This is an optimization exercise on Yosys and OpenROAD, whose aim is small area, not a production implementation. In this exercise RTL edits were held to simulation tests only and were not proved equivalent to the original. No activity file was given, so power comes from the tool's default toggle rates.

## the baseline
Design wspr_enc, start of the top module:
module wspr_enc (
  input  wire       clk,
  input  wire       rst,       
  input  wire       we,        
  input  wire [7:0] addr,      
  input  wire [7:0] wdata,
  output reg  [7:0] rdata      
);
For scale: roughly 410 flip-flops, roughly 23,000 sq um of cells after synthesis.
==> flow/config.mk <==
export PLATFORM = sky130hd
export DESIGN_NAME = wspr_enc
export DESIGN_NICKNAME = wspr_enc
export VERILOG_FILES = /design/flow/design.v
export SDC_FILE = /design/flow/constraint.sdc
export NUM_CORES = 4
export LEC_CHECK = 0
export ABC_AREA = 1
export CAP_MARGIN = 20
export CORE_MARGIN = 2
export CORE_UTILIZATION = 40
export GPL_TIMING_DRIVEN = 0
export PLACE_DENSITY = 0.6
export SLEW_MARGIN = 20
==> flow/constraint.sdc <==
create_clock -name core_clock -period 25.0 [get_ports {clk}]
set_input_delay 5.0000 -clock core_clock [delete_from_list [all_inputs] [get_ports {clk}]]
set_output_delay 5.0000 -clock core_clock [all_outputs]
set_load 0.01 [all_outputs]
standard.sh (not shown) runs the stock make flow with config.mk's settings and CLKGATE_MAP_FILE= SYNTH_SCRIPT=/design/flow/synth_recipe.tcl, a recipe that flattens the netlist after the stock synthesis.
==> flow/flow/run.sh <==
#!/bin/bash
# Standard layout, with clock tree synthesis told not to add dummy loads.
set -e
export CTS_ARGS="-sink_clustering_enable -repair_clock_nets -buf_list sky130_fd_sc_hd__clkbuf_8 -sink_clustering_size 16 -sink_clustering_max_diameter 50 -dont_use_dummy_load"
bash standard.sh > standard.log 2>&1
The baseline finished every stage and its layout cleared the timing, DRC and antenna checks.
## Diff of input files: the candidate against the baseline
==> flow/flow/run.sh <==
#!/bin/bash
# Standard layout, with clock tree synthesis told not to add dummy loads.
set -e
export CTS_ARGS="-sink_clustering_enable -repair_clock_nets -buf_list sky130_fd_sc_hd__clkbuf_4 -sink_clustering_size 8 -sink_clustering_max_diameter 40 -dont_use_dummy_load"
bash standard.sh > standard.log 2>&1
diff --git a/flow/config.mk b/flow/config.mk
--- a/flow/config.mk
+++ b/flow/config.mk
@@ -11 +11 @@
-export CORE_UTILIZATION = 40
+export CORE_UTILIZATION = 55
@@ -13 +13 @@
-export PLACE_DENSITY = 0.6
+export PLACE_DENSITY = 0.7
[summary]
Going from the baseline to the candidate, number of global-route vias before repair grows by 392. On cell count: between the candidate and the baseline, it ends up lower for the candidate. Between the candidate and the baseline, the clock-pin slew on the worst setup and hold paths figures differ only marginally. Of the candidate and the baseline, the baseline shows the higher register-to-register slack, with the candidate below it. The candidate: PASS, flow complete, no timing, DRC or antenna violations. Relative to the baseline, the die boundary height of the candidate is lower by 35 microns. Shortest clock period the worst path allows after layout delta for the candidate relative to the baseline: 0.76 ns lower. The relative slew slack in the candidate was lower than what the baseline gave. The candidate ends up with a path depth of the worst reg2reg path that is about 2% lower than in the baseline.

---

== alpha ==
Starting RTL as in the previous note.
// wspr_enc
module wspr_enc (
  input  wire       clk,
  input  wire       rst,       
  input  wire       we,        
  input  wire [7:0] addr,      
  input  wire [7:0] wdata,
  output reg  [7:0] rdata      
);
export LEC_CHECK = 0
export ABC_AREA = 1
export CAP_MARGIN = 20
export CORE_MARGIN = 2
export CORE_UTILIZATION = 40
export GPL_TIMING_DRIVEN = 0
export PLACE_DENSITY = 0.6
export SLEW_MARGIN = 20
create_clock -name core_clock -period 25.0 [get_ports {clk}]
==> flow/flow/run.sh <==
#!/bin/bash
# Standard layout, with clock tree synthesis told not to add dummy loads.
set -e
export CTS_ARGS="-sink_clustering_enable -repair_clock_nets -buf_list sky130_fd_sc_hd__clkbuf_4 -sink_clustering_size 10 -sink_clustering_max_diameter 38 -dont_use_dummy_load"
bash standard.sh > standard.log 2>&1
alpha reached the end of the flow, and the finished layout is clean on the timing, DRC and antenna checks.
---
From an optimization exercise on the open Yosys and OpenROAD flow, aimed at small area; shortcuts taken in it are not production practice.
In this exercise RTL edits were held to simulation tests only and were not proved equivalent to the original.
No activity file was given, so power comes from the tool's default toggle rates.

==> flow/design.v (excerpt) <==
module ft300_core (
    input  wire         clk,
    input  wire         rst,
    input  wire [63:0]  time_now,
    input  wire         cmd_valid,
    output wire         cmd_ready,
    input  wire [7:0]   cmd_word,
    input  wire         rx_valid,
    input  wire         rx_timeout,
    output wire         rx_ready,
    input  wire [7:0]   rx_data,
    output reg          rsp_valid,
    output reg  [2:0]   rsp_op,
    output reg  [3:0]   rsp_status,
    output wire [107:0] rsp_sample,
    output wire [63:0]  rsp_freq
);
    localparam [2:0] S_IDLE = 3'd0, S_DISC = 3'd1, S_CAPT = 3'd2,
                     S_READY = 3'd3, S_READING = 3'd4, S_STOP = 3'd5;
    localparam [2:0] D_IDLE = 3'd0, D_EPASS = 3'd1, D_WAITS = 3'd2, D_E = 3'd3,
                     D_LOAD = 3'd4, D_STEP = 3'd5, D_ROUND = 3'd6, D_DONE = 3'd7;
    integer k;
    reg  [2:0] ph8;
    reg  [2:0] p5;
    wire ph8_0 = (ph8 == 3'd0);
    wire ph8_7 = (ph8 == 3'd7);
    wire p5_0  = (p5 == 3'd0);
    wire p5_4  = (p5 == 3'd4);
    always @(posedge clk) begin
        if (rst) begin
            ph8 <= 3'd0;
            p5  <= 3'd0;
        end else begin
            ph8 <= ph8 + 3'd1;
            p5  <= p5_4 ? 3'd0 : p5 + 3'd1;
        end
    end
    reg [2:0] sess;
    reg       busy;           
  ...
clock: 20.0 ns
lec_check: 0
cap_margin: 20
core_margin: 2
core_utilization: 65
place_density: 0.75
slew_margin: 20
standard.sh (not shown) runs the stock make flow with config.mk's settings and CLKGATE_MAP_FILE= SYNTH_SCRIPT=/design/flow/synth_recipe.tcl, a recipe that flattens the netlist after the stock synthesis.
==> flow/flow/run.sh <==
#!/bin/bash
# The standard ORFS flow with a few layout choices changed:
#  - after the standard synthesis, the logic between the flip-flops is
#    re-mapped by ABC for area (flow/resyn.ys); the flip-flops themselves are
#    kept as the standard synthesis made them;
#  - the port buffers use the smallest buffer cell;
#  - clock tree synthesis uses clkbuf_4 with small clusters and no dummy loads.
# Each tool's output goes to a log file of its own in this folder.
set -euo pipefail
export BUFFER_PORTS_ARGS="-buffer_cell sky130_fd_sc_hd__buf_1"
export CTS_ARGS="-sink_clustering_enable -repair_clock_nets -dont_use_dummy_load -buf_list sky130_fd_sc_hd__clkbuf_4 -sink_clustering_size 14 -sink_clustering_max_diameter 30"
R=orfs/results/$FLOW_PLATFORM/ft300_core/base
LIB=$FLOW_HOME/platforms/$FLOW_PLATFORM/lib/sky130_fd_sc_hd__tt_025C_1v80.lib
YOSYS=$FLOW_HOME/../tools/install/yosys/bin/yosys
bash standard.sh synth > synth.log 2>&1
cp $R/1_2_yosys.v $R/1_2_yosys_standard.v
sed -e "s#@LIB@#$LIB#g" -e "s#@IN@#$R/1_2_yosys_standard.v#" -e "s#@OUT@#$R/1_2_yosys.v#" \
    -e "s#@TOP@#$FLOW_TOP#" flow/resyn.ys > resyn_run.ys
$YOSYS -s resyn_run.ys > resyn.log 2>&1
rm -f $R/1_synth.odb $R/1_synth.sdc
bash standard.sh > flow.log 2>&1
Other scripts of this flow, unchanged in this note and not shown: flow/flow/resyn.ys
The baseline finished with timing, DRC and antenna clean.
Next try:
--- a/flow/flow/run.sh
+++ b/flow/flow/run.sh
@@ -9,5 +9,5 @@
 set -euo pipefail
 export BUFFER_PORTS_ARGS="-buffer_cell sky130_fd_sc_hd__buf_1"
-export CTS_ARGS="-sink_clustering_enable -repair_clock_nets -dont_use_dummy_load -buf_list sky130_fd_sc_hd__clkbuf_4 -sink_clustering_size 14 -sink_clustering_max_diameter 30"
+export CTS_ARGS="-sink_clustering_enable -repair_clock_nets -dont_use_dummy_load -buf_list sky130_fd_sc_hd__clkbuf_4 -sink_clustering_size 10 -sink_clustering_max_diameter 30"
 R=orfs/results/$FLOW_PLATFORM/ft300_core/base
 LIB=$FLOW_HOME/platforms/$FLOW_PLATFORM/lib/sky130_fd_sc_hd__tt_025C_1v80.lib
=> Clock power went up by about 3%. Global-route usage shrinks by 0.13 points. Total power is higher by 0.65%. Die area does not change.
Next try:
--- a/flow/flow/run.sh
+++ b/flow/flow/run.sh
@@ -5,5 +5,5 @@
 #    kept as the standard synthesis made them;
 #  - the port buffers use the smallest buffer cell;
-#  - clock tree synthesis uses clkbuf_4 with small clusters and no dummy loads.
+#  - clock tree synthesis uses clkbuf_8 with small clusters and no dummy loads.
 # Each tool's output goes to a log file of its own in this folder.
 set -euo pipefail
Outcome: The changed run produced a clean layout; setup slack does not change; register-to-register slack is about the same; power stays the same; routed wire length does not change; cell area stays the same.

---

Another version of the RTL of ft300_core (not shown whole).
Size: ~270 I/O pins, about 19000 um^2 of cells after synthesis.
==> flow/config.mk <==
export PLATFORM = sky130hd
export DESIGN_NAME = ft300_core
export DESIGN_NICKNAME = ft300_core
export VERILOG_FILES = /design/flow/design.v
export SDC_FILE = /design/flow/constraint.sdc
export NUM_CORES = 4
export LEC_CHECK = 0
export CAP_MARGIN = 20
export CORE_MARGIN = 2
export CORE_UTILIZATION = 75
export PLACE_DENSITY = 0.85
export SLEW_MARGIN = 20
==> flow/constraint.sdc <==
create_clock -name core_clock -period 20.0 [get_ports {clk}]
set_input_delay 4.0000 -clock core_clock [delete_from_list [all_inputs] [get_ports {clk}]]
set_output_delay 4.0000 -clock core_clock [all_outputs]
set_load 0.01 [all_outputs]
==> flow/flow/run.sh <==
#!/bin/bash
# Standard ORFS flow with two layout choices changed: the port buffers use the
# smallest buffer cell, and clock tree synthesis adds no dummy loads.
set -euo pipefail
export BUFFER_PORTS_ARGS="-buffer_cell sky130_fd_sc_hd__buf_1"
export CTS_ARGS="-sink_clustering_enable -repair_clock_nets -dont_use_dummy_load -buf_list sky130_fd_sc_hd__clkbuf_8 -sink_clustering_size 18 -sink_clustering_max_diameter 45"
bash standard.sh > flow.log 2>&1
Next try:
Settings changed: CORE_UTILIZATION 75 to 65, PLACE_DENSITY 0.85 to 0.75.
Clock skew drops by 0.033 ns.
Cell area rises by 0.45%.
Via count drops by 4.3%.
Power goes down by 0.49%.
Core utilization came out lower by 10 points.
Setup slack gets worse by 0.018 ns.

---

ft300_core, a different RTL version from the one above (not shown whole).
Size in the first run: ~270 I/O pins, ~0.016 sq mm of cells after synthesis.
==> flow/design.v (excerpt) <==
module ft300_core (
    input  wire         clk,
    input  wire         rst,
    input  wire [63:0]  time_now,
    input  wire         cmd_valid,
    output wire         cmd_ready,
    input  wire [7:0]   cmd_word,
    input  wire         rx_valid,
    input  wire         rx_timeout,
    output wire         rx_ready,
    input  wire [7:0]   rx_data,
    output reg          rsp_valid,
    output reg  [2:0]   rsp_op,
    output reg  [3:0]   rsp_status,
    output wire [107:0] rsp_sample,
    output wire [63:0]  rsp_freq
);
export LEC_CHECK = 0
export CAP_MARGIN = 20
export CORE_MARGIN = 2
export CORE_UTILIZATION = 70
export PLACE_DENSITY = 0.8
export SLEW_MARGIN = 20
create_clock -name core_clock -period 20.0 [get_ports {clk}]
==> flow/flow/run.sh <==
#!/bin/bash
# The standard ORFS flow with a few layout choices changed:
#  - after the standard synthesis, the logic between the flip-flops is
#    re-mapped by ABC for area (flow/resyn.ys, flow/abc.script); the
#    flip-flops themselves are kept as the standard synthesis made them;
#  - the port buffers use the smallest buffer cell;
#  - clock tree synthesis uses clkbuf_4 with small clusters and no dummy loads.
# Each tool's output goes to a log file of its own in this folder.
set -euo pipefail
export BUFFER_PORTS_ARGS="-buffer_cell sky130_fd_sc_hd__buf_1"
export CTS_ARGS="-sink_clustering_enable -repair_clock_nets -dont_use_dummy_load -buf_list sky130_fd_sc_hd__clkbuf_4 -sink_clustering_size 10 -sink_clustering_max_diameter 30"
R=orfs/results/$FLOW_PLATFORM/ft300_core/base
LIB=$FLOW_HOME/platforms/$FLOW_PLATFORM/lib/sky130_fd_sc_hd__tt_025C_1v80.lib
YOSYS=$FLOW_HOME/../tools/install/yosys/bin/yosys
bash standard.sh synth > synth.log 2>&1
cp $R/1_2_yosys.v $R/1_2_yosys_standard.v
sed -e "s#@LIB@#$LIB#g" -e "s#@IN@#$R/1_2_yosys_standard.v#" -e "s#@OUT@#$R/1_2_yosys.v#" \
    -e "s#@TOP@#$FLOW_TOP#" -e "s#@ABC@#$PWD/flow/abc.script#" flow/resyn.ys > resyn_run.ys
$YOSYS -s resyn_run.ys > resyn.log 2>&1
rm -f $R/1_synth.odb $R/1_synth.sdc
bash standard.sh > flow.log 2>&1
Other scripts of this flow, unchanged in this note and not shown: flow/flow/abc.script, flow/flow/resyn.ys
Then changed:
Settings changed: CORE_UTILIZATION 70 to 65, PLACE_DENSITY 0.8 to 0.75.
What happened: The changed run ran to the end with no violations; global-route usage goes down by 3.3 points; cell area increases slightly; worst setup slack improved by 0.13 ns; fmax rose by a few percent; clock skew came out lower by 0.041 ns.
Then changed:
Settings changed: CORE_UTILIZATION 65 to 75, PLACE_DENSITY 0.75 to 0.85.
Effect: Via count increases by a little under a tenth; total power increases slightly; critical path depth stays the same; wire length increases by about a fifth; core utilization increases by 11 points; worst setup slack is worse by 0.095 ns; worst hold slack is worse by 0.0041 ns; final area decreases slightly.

# WHAT YOU NEED TO DO
Copy every line of the data above in which the string "clean" appears.

# ANSWER TO THE EXERCISE
alpha reached the end of the flow, and the finished layout is clean on the timing, DRC and antenna checks.
The baseline finished with timing, DRC and antenna clean.
Outcome: The changed run produced a clean layout; setup slack does not change; register-to-register slack is about the same; power stays the same; routed wire length does not change; cell area stays the same.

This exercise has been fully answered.